Because a policy as nonsensical as "no non-HTML files allowed" artificially limits the usefulness of CloudFlare for precisely zero legitimate reason. I ask again: does wrapping a video in a blob of JavaScript fix the bandwidth issues associated with hosting videos? If I have a 10MB MP3 downloaded 1,000 times v. a 1MB HTML/CSS/JS static site downloaded 10,000 times, what difference does it make?

2 comments

The difference is in the amount of cache you need. In one case you save 10GB per 1MB of cache, in the other just 1GB per 1MB and the big file is going to evict many small files (even if the user only listens to the first 10s). It's no huge difference for a single user/site, but across all users this quickly means needing a multiple of the current cache; which doesn't come for free.

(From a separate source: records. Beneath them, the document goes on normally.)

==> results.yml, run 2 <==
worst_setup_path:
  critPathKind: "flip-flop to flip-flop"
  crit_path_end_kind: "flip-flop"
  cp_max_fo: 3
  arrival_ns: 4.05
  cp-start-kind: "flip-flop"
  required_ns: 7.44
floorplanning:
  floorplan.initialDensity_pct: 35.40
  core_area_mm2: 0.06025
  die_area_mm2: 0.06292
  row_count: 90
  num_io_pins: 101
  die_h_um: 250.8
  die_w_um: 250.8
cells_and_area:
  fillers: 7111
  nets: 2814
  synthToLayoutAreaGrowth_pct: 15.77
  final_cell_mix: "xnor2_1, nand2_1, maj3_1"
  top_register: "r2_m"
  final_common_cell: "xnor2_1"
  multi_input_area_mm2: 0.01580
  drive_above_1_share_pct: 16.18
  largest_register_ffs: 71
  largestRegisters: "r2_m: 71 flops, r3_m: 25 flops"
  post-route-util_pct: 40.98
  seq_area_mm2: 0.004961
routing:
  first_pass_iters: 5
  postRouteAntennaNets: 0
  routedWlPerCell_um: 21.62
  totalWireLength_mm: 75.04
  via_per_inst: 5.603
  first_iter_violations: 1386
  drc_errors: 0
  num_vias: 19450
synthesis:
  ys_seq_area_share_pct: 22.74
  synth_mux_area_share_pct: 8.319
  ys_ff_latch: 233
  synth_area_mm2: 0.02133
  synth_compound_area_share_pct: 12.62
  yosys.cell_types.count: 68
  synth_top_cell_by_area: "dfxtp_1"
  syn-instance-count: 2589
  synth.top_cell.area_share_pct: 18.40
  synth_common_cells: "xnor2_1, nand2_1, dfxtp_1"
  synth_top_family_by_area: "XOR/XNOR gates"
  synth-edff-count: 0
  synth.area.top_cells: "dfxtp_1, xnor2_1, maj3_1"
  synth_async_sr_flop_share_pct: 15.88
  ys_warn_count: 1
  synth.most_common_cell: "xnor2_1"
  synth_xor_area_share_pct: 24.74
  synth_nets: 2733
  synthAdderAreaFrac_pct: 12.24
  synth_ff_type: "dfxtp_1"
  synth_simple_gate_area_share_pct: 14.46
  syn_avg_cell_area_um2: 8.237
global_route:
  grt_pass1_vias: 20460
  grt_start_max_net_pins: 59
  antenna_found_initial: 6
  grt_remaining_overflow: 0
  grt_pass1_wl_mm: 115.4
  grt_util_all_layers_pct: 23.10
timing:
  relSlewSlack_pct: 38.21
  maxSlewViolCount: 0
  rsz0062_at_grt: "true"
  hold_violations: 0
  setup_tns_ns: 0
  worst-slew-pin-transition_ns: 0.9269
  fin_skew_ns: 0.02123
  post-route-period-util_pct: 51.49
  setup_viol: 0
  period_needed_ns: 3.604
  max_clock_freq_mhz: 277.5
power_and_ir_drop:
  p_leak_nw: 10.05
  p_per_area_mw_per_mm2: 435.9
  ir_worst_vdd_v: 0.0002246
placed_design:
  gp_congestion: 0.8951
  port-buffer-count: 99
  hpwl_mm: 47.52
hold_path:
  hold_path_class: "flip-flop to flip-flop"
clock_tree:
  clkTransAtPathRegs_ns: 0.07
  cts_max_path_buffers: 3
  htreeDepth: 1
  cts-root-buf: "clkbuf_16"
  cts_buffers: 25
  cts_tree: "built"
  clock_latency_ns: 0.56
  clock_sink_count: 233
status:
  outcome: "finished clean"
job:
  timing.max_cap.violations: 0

Also, CF have a product to sell. The free tier is just the demo version: I think at the end of the day the policy is about not everyone in HN using CF for their low-cost DIY video and/or music streaming or download platform.

And I can totally see them reverse the decision and sponsor that project (it's probably something a support engineer has no power to decide).

> The difference is in the amount of cache you need.

Okay, now run the same thought experiment with 10,000 downloads of a 1MB MP3 v. 10,000 downloads of a 1MB HTML/CSS/JS site. What difference then?

So have a max file size.

Also, the same ToS applies if you use the paid product. Unless you buy an additional addon for non-web traffic.

The issue is about bandwidth and resources. The policy is generic to provide reasonable allowances but stop usage that's clearly outside the limits. That's how "unlimited but with oversight" plans work.